Peanut harmonic expansion for a fundamental solution of Laplace's equation in flat-ring coordinates

TL;DR

This paper develops a new harmonic expansion for Laplace's fundamental solution in flat-ring coordinates, utilizing Lamé-Wangerin functions, and derives related addition theorems and integral identities.

Contribution

It introduces a novel peanut harmonic expansion in flat-ring coordinates using Lamé-Wangerin functions, extending classical solutions and addition theorems.

Findings

Derived a double series expansion of the fundamental solution in flat-ring coordinates.

Established an addition theorem involving Legendre functions and Lamé-Wangerin functions.

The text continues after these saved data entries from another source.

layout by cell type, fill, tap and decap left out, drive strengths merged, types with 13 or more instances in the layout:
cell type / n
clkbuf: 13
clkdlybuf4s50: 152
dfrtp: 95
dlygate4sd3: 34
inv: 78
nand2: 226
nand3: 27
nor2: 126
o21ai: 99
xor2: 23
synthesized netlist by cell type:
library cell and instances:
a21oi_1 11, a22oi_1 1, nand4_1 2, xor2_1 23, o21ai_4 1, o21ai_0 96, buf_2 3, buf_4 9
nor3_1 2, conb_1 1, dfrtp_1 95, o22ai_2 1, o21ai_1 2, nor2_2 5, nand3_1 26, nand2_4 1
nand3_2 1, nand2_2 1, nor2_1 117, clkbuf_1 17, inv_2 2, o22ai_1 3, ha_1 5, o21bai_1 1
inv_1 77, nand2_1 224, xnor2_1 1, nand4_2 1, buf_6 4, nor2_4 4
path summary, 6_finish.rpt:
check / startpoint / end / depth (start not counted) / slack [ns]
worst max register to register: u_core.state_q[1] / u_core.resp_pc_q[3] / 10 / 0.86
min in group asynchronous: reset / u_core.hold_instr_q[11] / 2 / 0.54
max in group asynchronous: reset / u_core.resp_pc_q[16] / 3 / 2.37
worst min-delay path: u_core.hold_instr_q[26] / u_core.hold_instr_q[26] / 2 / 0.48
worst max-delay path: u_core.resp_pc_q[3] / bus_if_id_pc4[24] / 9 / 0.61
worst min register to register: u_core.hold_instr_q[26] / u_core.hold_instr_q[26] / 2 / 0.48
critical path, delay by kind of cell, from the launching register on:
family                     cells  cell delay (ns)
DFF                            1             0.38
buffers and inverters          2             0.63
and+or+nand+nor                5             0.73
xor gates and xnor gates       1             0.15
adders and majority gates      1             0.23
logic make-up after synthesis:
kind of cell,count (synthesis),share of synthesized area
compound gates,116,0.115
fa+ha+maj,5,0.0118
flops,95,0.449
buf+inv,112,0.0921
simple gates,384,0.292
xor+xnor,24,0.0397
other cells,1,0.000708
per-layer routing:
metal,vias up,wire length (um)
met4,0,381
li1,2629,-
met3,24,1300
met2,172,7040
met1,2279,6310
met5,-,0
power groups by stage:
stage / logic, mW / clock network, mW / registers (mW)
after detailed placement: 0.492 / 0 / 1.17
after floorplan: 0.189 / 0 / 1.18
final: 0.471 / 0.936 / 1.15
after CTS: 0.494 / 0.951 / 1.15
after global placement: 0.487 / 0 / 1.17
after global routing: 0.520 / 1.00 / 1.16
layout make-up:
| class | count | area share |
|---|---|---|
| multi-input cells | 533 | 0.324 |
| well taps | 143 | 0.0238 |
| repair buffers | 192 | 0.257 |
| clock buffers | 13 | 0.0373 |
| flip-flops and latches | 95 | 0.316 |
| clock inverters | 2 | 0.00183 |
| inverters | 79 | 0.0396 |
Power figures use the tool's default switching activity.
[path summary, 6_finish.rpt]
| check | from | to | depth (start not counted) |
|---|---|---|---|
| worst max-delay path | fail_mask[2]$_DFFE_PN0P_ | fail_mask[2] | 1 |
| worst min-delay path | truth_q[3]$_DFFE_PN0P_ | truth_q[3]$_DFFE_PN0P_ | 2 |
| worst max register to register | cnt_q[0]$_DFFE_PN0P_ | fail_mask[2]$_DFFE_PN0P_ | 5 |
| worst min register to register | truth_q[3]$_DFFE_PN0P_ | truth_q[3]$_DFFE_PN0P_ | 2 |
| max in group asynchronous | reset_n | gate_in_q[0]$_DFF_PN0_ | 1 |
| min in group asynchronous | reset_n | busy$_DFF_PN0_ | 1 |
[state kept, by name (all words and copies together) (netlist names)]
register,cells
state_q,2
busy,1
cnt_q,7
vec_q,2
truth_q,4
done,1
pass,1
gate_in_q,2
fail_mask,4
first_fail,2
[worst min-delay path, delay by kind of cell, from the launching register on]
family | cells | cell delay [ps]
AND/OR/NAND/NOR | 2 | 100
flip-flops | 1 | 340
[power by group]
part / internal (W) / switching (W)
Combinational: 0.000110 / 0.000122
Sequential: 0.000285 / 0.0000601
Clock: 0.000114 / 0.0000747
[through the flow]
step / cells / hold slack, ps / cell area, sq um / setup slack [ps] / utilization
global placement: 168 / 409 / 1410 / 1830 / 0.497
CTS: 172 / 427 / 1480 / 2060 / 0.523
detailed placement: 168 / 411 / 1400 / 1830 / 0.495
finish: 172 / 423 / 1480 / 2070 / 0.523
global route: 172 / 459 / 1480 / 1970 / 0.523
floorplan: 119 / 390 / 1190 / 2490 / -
`src/rtl/ccff_loader.sv`:
```
// Purpose: load a serial configuration chain from a word stream, then recirculate it once to check readback parity.
// Latency: a word accepted in cycle t shifts MSB-first from t+1; CHECK takes CHAIN_LEN cycles, then done.
// Backpressure: s_ready is high only in LOAD while the 1-word buffer is empty and chain bits remain to be fetched.
module ccff_loader #(
    parameter int CHAIN_LEN = 8,
    parameter int WORD_W    = 8
) (
    input  logic              prog_clk,
    input  logic              prog_reset,
    input  logic              start,
    input  logic              abort,
    input  logic [WORD_W-1:0] s_data,
    input  logic              s_valid,
    output logic              s_ready,
    output logic              ccff_head,
    input  logic              ccff_tail,
    output logic              shift_en,
    output logic              busy,
    output logic              done,
    output logic              err
);
    localparam int CNT_W  = $clog2(CHAIN_LEN + 1);
    localparam int BCNT_W = $clog2(WORD_W + 1);
    localparam logic [CNT_W-1:0] LAST_BIT = CNT_W'(CHAIN_LEN - 1);
    localparam logic [CNT_W-1:0] FULL_LEN = CNT_W'(CHAIN_LEN);

    typedef enum logic [1:0] {
        IDLE  = 2'd0,
        LOAD  = 2'd1,
        CHECK = 2'd2,
        DONE  = 2'd3
    } state_t;

    state_t              state;
    logic [WORD_W-1:0]   buf_dat;   // MSB is the next bit to shift
    logic [BCNT_W-1:0]   buf_cnt;   // valid bits left in the buffer
    logic [CNT_W-1:0]    rem_cnt;   // chain bits not yet fetched into the buffer
    logic [CNT_W-1:0]    bit_cnt;   // bits shifted in the current phase
    logic                p_load;
    logic                p_rb;
    logic                err_q;

    logic                accept;
    logic                load_shift;
    logic                go_load;
    logic [CNT_W-1:0]    take;

    // Handshake, shift qualification and how many bits of the next word are kept
    always_comb begin
        accept     = s_ready & s_valid;
        load_shift = (state == LOAD) && (buf_cnt != '0);
        go_load    = start && !abort && ((state == IDLE) || (state == DONE));
        // A final partial word only contributes its top rem_cnt bits
        if (32'(rem_cnt) >= WORD_W) begin
            take = CNT_W'(WORD_W);
        end else begin
            take = rem_cnt;
        end
    end

    assign s_ready   = (state == LOAD) && (buf_cnt == '0) && (rem_cnt != '0);
    assign shift_en  = load_shift || (state == CHECK);
    assign ccff_head = load_shift ? buf_dat[WORD_W-1] :
                       (state == CHECK) ? ccff_tail : 1'b0;
    assign busy      = (state == LOAD) || (state == CHECK);
    assign done      = (state == DONE);
    assign err       = err_q;

    // Control FSM with buffer, counters and parity accumulators
    always_ff @(posedge prog_clk) begin
        if (prog_reset || abort || go_load) begin
            // Reset, abort and a fresh start all begin from a clean slate
            state   <= (go_load && !prog_reset) ? LOAD : IDLE;
            rem_cnt <= (go_load && !prog_reset) ? FULL_LEN : '0;
            buf_dat <= '0;
            buf_cnt <= '0;
            bit_cnt <= '0;
            p_load  <= 1'b0;
            p_rb    <= 1'b0;
            err_q   <= 1'b0;
        end else begin
            case (state)
                LOAD: begin
                    // accept and load_shift never coincide: s_ready needs an empty buffer
                    if (accept) begin
                        buf_dat <= s_data;
                        buf_cnt <= BCNT_W'(take);
                        rem_cnt <= rem_cnt - take;
                    end else if (load_shift) begin
                        buf_dat <= buf_dat << 1;
                        buf_cnt <= buf_cnt - 1'b1;
                        p_load  <= p_load ^ buf_dat[WORD_W-1];
                        if (bit_cnt == LAST_BIT) begin
                            bit_cnt <= '0;
                            state   <= CHECK;
                        end else begin
                            bit_cnt <= bit_cnt + 1'b1;
                        end
                    end
                end
                CHECK: begin
                    // Tail is fed back to the head so the chain ends up unchanged
                    p_rb <= p_rb ^ ccff_tail;
                    if (bit_cnt == LAST_BIT) begin
                        bit_cnt <= '0;
                        err_q   <= p_load ^ p_rb ^ ccff_tail;
                        state   <= DONE;
                    end else begin
                        bit_cnt <= bit_cnt + 1'b1;
                    end
                end
                default: begin
                    // IDLE and DONE hold until start, abort or reset
                    state <= state;
                end
            endcase
        end
    end
endmodule

```
$ cat src/rtl/histogram_ctrl.sv
`default_nettype none
// ============================================================================
//  Module      : histogram_ctrl
//  Description : Sequencer for a 2^ADDR_WIDTH x DATA_WIDTH dual-port
//                histogram RAM. Accumulates one pixel per cycle as a
//                read-modify-write with same-bin forwarding, streams every
//                bin out after end-of-frame (clearing on read) and zeroes
//                the RAM after reset. Port A only reads, port B only writes.
//  Revision    : 1.0  initial release
// ============================================================================
module histogram_ctrl #(
  parameter int ADDR_WIDTH = 8,
  parameter int DATA_WIDTH = 32
) (
  input  logic                  clk,
  input  logic                  rst,
  // pixel stream
  input  logic                  pix_valid,
  output logic                  pix_ready,
  input  logic [ADDR_WIDTH-1:0] pix_data,
  input  logic                  pix_eof,
  // bin result stream
  output logic                  out_valid,
  input  logic                  out_ready,
  output logic [ADDR_WIDTH-1:0] out_bin,
  output logic [DATA_WIDTH-1:0] out_count,
  output logic                  out_last,
  output logic                  busy,
  // RAM port A (read only)
  output logic [ADDR_WIDTH-1:0] ram_a_addr,
  input  logic [DATA_WIDTH-1:0] ram_a_rd_data,
  output logic                  ram_a_wr_en,
  // RAM port B (write only)
  output logic [ADDR_WIDTH-1:0] ram_b_addr,
  output logic [DATA_WIDTH-1:0] ram_b_wr_data,
  output logic                  ram_b_wr_en
);

  localparam logic [ADDR_WIDTH-1:0] c_IDX_MAX = '1;
  localparam logic [ADDR_WIDTH-1:0] c_IDX_ONE = {{(ADDR_WIDTH-1){1'b0}}, 1'b1};
  localparam logic [DATA_WIDTH-1:0] c_CNT_MAX = '1;
  localparam logic [DATA_WIDTH-1:0] c_CNT_ONE = {{(DATA_WIDTH-1){1'b0}}, 1'b1};

  typedef enum logic [2:0] {
    S_CLEAR = 3'd0,
    S_IDLE  = 3'd1,
    S_ACC   = 3'd2,
    S_DRAIN = 3'd3,
    S_RD    = 3'd4,
    S_CAP   = 3'd5,
    S_OUT   = 3'd6
  } state_t;

  state_t                r_state;
  state_t                w_state_nxt;
  logic [ADDR_WIDTH-1:0] r_idx;

  // stage 1: pixel accepted last cycle, RAM read data now available
  logic                  r_s1_valid;
  logic [ADDR_WIDTH-1:0] r_s1_bin;

  // write-back stage: the value committed last cycle, used to forward
  // past the RAM when the next pixel hits the same bin
  logic                  r_wb_valid;
  logic [ADDR_WIDTH-1:0] r_wb_bin;
  logic [DATA_WIDTH-1:0] r_wb_data;

  logic [ADDR_WIDTH-1:0] r_out_bin;
  logic [DATA_WIDTH-1:0] r_out_count;

  logic                  w_xfer;
  logic [DATA_WIDTH-1:0] w_cur;
  logic [DATA_WIDTH-1:0] w_new;

  // Current count comes from the write-back register when the previous
  // update targeted the same bin (RAM read was issued before that write).
  assign w_cur = (r_wb_valid && (r_wb_bin == r_s1_bin)) ? r_wb_data : ram_a_rd_data;
  assign w_new = (w_cur == c_CNT_MAX) ? w_cur : (w_cur + c_CNT_ONE);

  assign ram_a_wr_en = 1'b0;
  assign busy        = (r_state != S_IDLE);
  assign out_bin     = r_out_bin;
  assign out_count   = r_out_count;

  // Next-state logic and RAM/handshake control.
  always_comb begin
    w_state_nxt   = r_state;
    w_xfer        = 1'b0;
    pix_ready     = 1'b0;
    out_valid     = 1'b0;
    out_last      = 1'b0;
    ram_a_addr    = r_idx;
    ram_b_addr    = r_idx;
    ram_b_wr_data = '0;
    ram_b_wr_en   = 1'b0;

    case (r_state)
      S_CLEAR: begin
        // hold writes off while reset is still asserted
        ram_b_wr_en = !rst;
        if (r_idx == c_IDX_MAX) begin
          w_state_nxt = S_IDLE;
        end
      end
      S_IDLE, S_ACC: begin
        pix_ready  = 1'b1;
        ram_a_addr = pix_data;
        w_xfer     = pix_valid;
        if (pix_valid) begin
          w_state_nxt = pix_eof ? S_DRAIN : S_ACC;
        end
      end
      S_DRAIN: begin
        w_state_nxt = S_RD;
      end
      S_RD: begin
        w_state_nxt = S_CAP;
      end
      S_CAP: begin
        // clear-on-read: zero the bin being captured
        ram_b_wr_en = 1'b1;
        w_state_nxt = S_OUT;
      end
      S_OUT: begin
        out_valid = 1'b1;
        out_last  = (r_idx == c_IDX_MAX);
        if (out_ready) begin
          w_state_nxt = (r_idx == c_IDX_MAX) ? S_IDLE : S_RD;
        end
      end
      default: begin
        w_state_nxt = S_CLEAR;
      end
    endcase

    // Accumulate write-back; never overlaps CLEAR or CAP writes.
    if (r_s1_valid) begin
      ram_b_addr    = r_s1_bin;
      ram_b_wr_data = w_new;
      ram_b_wr_en   = 1'b1;
    end
  end

  // State register, bin index and dump output registers.
  always_ff @(posedge clk) begin
    if (rst) begin
      r_state     <= S_CLEAR;
      r_idx       <= '0;
      r_out_bin   <= '0;
      r_out_count <= '0;
    end else begin
      r_state <= w_state_nxt;
      case (r_state)
        S_CLEAR: r_idx <= r_idx + c_IDX_ONE;
        S_DRAIN: r_idx <= '0;
        S_CAP: begin
          r_out_count <= ram_a_rd_data;
          r_out_bin   <= r_idx;
        end
        S_OUT: begin
          if (out_ready) begin
            r_idx <= r_idx + c_IDX_ONE;
          end
        end
        default: ;
      endcase
    end
  end

  // Accumulate pipeline: stage-1 capture and write-back forwarding register.
  always_ff @(posedge clk) begin
    if (rst) begin
      r_s1_valid <= 1'b0;
      r_s1_bin   <= '0;
      r_wb_valid <= 1'b0;
      r_wb_bin   <= '0;
      r_wb_data  <= '0;
    end else begin
      r_s1_valid <= w_xfer;
      if (w_xfer) begin
        r_s1_bin <= pix_data;
      end
      r_wb_valid <= r_s1_valid;
      r_wb_bin   <= r_s1_bin;
      r_wb_data  <= w_new;
    end
  end

endmodule
`default_nettype wire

Obtained integral identities for products of Lamé-Wangerin functions.

Abstract

We derive an expansion for the fundamental solution of Laplace's equation in flat-ring cyclide coordinates in three-dimensional Euclidean space. This expansion is a double series of products of functions that are harmonic in the interior and exterior of coordinate surfaces which are peanut shaped and orthogonal to surfaces which are flat-rings. These internal and external peanut harmonic functions are expressed in terms of Lam\'e-Wangerin functions. Using the expansion for the fundamental solution, we derive an addition theorem for the azimuthal Fourier component in terms of the odd-half-integer degree Legendre function of the second kind as an infinite series in Lam\'e-Wangerin functions. We also derive integral identities over the Legendre function of the second kind for a product of three Lam\'e-Wangerin functions. In a limiting case we obtain the expansion of the fundamental solution in spherical coordinates.